Recently, the lesser-spotted dogfish, Scyliorhinus canicula, and the North American paddlefish, Polyodon spathula, have emerged as valuable model systems for craniofacial development (O’Neill et al., 2007; Gillis et al., 2011; Modrell et al., 2011a,b). As cartilaginous (chondrichthyan) and non-teleost ray-finned (actinopterygian) fishes, respectively, these taxa occupy important phylogenetic positions that may permit the inference of plesiomorphic gnathostome character states. Additionally – and importantly for studies of pharyngeal patterning – both chondrichthyans and paddlefishes have retained certain plesiomorphic aspects of jaw, hyoid and gill arch endoskeletal organization, such as exclusive (S. canicula) or substantial (P. spathula) contributions of the palatoquadrate and Meckel’s cartilage to the upper and lower jaw skeleton, and the presence of prominent epibranchial and ceratobranchial elements in their gill arches (Daniel, 1934; Grande and Bemis, 1991) (Fig. 1). Unlike teleost fishes, neither S. canicula nor P. spathula have undergone an additional round of whole genome duplication (Venkatesh et al., 2007; Hurley et al., 2007), which simplifies the cloning and characterization of candidate developmental genes, and protocols for molecular developmental analysis by mRNA in situ hybridization are well-established for both species (Freitas et al., 2006a,b; Freitas et al. 2007; Davis et al., 2007; O’Neill et al., 2007; Coolen et al., 2007, 2008; Gillis et al., 2011; Modrell et al., 2011a,b; Oulion et al., 2011). Finally, both taxa have proven amenable to experimental manipulation (Davis et al., 2007; Sakamoto et al., 2009, Modrell et al., 2011b – see also Dahn et al., 2007; Gillis et al., 2009b; Rotenstein et al., 2010 for examples of experimental embryological manipulation in other oviparous chondrichthyan species), and may therefore offer a unique opportunity to carry out functional studies in the context of plesiomorphic anatomical conditions.

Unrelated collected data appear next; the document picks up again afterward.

<file path="src/rtl/mem_port_arbiter_if.sv">
// Bundle of per-port request channels and the shared memory channels seen by mem_port_arbiter.
// The master view belongs to the arbiter; the slave view to the requesters and memory adapter.
interface mem_port_arbiter_if #(
  parameter int num_ports = 4,
  parameter int mem_width = 32,
  parameter int cmd_width = 65
);
  logic [num_ports-1:0] req_cmd_valid;
  logic [num_ports-1:0] req_cmd_ready;
  logic [cmd_width-1:0] req_cmd_data [num_ports];

  logic [num_ports-1:0] req_wr_valid;
  logic [num_ports-1:0] req_wr_ready;
  logic [mem_width-1:0] req_wr_data [num_ports];

  logic [num_ports-1:0] req_rd_valid;
  logic [num_ports-1:0] req_rd_ready;
  logic [mem_width-1:0] req_rd_data;

  logic                 mem_cmd_valid;
  logic                 mem_cmd_ready;
  logic [cmd_width-1:0] mem_cmd_data;

  logic                 mem_write_valid;
  logic                 mem_write_ready;
  logic [mem_width-1:0] mem_write_data;

  logic                 mem_read_valid;
  logic                 mem_read_ready;
  logic [mem_width-1:0] mem_read_data;

  modport master (
    input  req_cmd_valid, req_cmd_data,
    output req_cmd_ready,
    input  req_wr_valid, req_wr_data,
    output req_wr_ready,
    output req_rd_valid, req_rd_data,
    input  req_rd_ready,
    output mem_cmd_valid, mem_cmd_data,
    input  mem_cmd_ready,
    output mem_write_valid, mem_write_data,
    input  mem_write_ready,
    input  mem_read_valid, mem_read_data,
    output mem_read_ready
  );

  modport slave (
    output req_cmd_valid, req_cmd_data,
    input  req_cmd_ready,
    output req_wr_valid, req_wr_data,
    input  req_wr_ready,
    input  req_rd_valid, req_rd_data,
    output req_rd_ready,
    input  mem_cmd_valid, mem_cmd_data,
    output mem_cmd_ready,
    input  mem_write_valid, mem_write_data,
    output mem_write_ready,
    output mem_read_valid, mem_read_data,
    input  mem_read_ready
  );
endinterface

</file>
<file path="src/rtl/mem_port_arbiter.sv">
// Round-robin arbiter sharing one memory command/write/read channel set among num_ports requesters.
// One transaction at a time; data phases are pure combinational passthrough of the granted port.
module mem_port_arbiter #(
  parameter int num_ports = 4,
  parameter int mem_width = 32,
  parameter int cmd_width = 65,
  localparam int id_w = (num_ports > 1) ? $clog2(num_ports) : 1
) (
  input  logic                clk,
  input  logic                reset_n,
  mem_port_arbiter_if.master  bus,
  output logic                busy,
  output logic [id_w-1:0]     grant_id
);

  localparam int sum_w = id_w + 1;

  typedef enum logic [1:0] {IDLE, CMD, WRITE, READ} state_t;

  state_t            state, state_nxt;
  logic [id_w-1:0]   rr_ptr, rr_nxt;
  logic [id_w-1:0]   grant_nxt;
  logic [31:0]       count, count_nxt;

  logic              arb_found;
  logic [id_w-1:0]   arb_pick;
  logic [sum_w-1:0]  arb_sum;

  logic [cmd_width-1:0] cmd_sel;
  logic [mem_width-1:0] wr_sel;
  logic [31:0]          cmd_len;
  logic                 cmd_is_read;
  logic                 last_word;

  assign cmd_sel     = bus.req_cmd_data[grant_id];
  assign wr_sel      = bus.req_wr_data[grant_id];
  assign cmd_len     = cmd_sel[31:0];
  assign cmd_is_read = cmd_sel[cmd_width-1];
  assign last_word   = (count == 32'd1);
  assign busy        = (state != IDLE);

  // First requesting port at or after rr_ptr, wrapping modulo num_ports.
  always_comb begin
    arb_found = 1'b0;
    arb_pick  = '0;
    arb_sum   = '0;
    for (int i = 0; i < num_ports; i++) begin
      arb_sum = {1'b0, rr_ptr} + sum_w'(i);
      if (arb_sum >= sum_w'(num_ports)) begin
        arb_sum = arb_sum - sum_w'(num_ports);
      end
      if (!arb_found && bus.req_cmd_valid[arb_sum[id_w-1:0]]) begin
        arb_found = 1'b1;
        arb_pick  = arb_sum[id_w-1:0];
      end
    end
  end

  // Outputs are also squelched while reset_n is low so an abandoned transfer
  // cannot complete a handshake in the reset cycle itself.
  always_comb begin
    state_nxt = state;
    rr_nxt    = rr_ptr;
    grant_nxt = grant_id;
    count_nxt = count;

    bus.req_cmd_ready   = '0;
    bus.req_wr_ready    = '0;
    bus.req_rd_valid    = '0;
    bus.req_rd_data     = '0;
    bus.mem_cmd_valid   = 1'b0;
    bus.mem_cmd_data    = '0;
    bus.mem_write_valid = 1'b0;
    bus.mem_write_data  = '0;
    bus.mem_read_ready  = 1'b0;

    if (reset_n) begin
      unique case (state)
        IDLE: begin
          if (arb_found) begin
            grant_nxt = arb_pick;
            state_nxt = CMD;
          end
        end

        CMD: begin
          bus.mem_cmd_valid           = 1'b1;
          bus.mem_cmd_data            = cmd_sel;
          bus.req_cmd_ready[grant_id] = bus.mem_cmd_ready;
          if (bus.mem_cmd_ready) begin
            count_nxt = cmd_len;
            rr_nxt    = (grant_id == id_w'(num_ports - 1)) ? '0 : grant_id + 1'b1;
            if (cmd_len == 32'd0) begin
              state_nxt = IDLE;
            end else if (cmd_is_read) begin
              state_nxt = READ;
            end else begin
              state_nxt = WRITE;
            end
          end
        end

        WRITE: begin
          bus.mem_write_valid        = bus.req_wr_valid[grant_id];
          bus.mem_write_data         = wr_sel;
          bus.req_wr_ready[grant_id] = bus.mem_write_ready;
          if (bus.req_wr_valid[grant_id] && bus.mem_write_ready) begin
            count_nxt = count - 32'd1;
            if (last_word) state_nxt = IDLE;
          end
        end

        READ: begin
          bus.req_rd_valid[grant_id] = bus.mem_read_valid;
          bus.req_rd_data            = bus.mem_read_data;
          bus.mem_read_ready         = bus.req_rd_ready[grant_id];
          if (bus.mem_read_valid && bus.req_rd_ready[grant_id]) begin
            count_nxt = count - 32'd1;
            if (last_word) state_nxt = IDLE;
          end
        end

        default: state_nxt = IDLE;
      endcase
    end
  end

  always_ff @(posedge clk) begin
    if (!reset_n) begin
      state    <= IDLE;
      rr_ptr   <= '0;
      grant_id <= '0;
      count    <= '0;
    end else begin
      state    <= state_nxt;
      rr_ptr   <= rr_nxt;
      grant_id <= grant_nxt;
      count    <= count_nxt;
    end
  end

endmodule

</file>
<file path="src/flat_wrapper.sv">
// flat-port wrapper written by rule: the top's interface ports become plain ports
module mem_port_arbiter_flat 
#(
  parameter int num_ports = 4,
  parameter int mem_width = 32,
  parameter int cmd_width = 65,
  localparam int id_w = (num_ports > 1) ? $clog2(num_ports) : 1
)
  (clk, reset_n, busy, grant_id, bus_req_cmd_valid, bus_req_cmd_data, bus_req_cmd_ready, bus_req_wr_valid, bus_req_wr_data, bus_req_wr_ready, bus_req_rd_valid, bus_req_rd_data, bus_req_rd_ready, bus_mem_cmd_valid, bus_mem_cmd_data, bus_mem_cmd_ready, bus_mem_write_valid, bus_mem_write_data, bus_mem_write_ready, bus_mem_read_valid, bus_mem_read_data, bus_mem_read_ready);
  mem_port_arbiter_if #(.num_ports(num_ports), .mem_width(mem_width), .cmd_width(cmd_width)) bus_i ();
  input  logic clk;
  input  logic reset_n;
  output logic busy;
  output logic [id_w-1:0] grant_id;
  input wire logic [$bits(bus_i.req_cmd_valid)-1:0] bus_req_cmd_valid;
  input wire logic [$bits(bus_i.req_cmd_data)-1:0] bus_req_cmd_data;
  output wire logic [$bits(bus_i.req_cmd_ready)-1:0] bus_req_cmd_ready;
  input wire logic [$bits(bus_i.req_wr_valid)-1:0] bus_req_wr_valid;
  input wire logic [$bits(bus_i.req_wr_data)-1:0] bus_req_wr_data;
  output wire logic [$bits(bus_i.req_wr_ready)-1:0] bus_req_wr_ready;
  output wire logic [$bits(bus_i.req_rd_valid)-1:0] bus_req_rd_valid;
  output wire logic [$bits(bus_i.req_rd_data)-1:0] bus_req_rd_data;
  input wire logic [$bits(bus_i.req_rd_ready)-1:0] bus_req_rd_ready;
  output wire logic [$bits(bus_i.mem_cmd_valid)-1:0] bus_mem_cmd_valid;
  output wire logic [$bits(bus_i.mem_cmd_data)-1:0] bus_mem_cmd_data;
  input wire logic [$bits(bus_i.mem_cmd_ready)-1:0] bus_mem_cmd_ready;
  output wire logic [$bits(bus_i.mem_write_valid)-1:0] bus_mem_write_valid;
  output wire logic [$bits(bus_i.mem_write_data)-1:0] bus_mem_write_data;
  input wire logic [$bits(bus_i.mem_write_ready)-1:0] bus_mem_write_ready;
  input wire logic [$bits(bus_i.mem_read_valid)-1:0] bus_mem_read_valid;
  input wire logic [$bits(bus_i.mem_read_data)-1:0] bus_mem_read_data;
  output wire logic [$bits(bus_i.mem_read_ready)-1:0] bus_mem_read_ready;
  assign bus_i.req_cmd_valid = bus_req_cmd_valid;
  assign bus_i.req_cmd_data = {>>{bus_req_cmd_data}};
  assign bus_req_cmd_ready = bus_i.req_cmd_ready;
  assign bus_i.req_wr_valid = bus_req_wr_valid;
  assign bus_i.req_wr_data = {>>{bus_req_wr_data}};
  assign bus_req_wr_ready = bus_i.req_wr_ready;
  assign bus_req_rd_valid = bus_i.req_rd_valid;
  assign bus_req_rd_data = bus_i.req_rd_data;
  assign bus_i.req_rd_ready = bus_req_rd_ready;
  assign bus_mem_cmd_valid = bus_i.mem_cmd_valid;
  assign bus_mem_cmd_data = bus_i.mem_cmd_data;
  assign bus_i.mem_cmd_ready = bus_mem_cmd_ready;
  assign bus_mem_write_valid = bus_i.mem_write_valid;
  assign bus_mem_write_data = bus_i.mem_write_data;
  assign bus_i.mem_write_ready = bus_mem_write_ready;
  assign bus_i.mem_read_valid = bus_mem_read_valid;
  assign bus_i.mem_read_data = bus_mem_read_data;
  assign bus_mem_read_ready = bus_i.mem_read_ready;
  mem_port_arbiter #(.num_ports(num_ports), .mem_width(mem_width), .cmd_width(cmd_width)) u_core (.clk(clk), .reset_n(reset_n), .bus(bus_i), .busy(busy), .grant_id(grant_id));
endmodule
</file>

In all gnathostome embryos, skeletal elements (dermal and endoskeletal) differentiate from preskeletal mesenchymal condensations (reviewed by Hall and Miyake, 2000). Dermal condensations differentiate directly into bone, while endoskeletal condensations differentiate first into a cartilaginous model, which is subsequently replaced by bone (though in chondrichthyans, endoskeletal elements remain cartilaginous; Eames et al., 2007). Here, we present an overview of the condensation and chondrogenesis of the major cartilaginous elements of the pharyngeal endoskeleton in the shark, S. canicula, and the paddlefish, P. spathula. It is our hope that the timeline we present here will be a useful starting point for future molecular developmental and experimental studies of pharyngeal endoskeletal patterning in these phylogenetically informative taxa.

Material and Methods

Embryos of Scyliorhinus canicula were obtained from the Station Biologique de Roscoff, France. S. canicula egg cases were reared in a flow-through seawater system to the desired embryonic stage. Staging was done according to Ballard et al. (1993). Egg cases were opened with a razor blade and embryos were removed and euthanized with an overdose of MS-222 (Sigma). Embryos were then fixed in 4% paraformaldehyde overnight at 4°C, rinsed in 1× phosphate-buffered saline (PBS), dehydrated into 100% methanol and stored at −20°C. Embryos of Polyodon spathula were purchased from Osage Catfisheries (Osage Beach, MO). Embryos were raised at approximately 22°C in tanks with filtered and recirculating water (pH 7.2 ± 0.7, salinity of 1.0 ± 0.2 ppt) to desired stages. Staging was done according to Bemis and Grande (1992). Embryos were fixed in 4% paraformaldehyde for 4 hours at room temperature or overnight at 4°C. Specimens were then rinsed in PBS, dehydrated stepwise into 100% methanol or ethanol and stored at −20°C.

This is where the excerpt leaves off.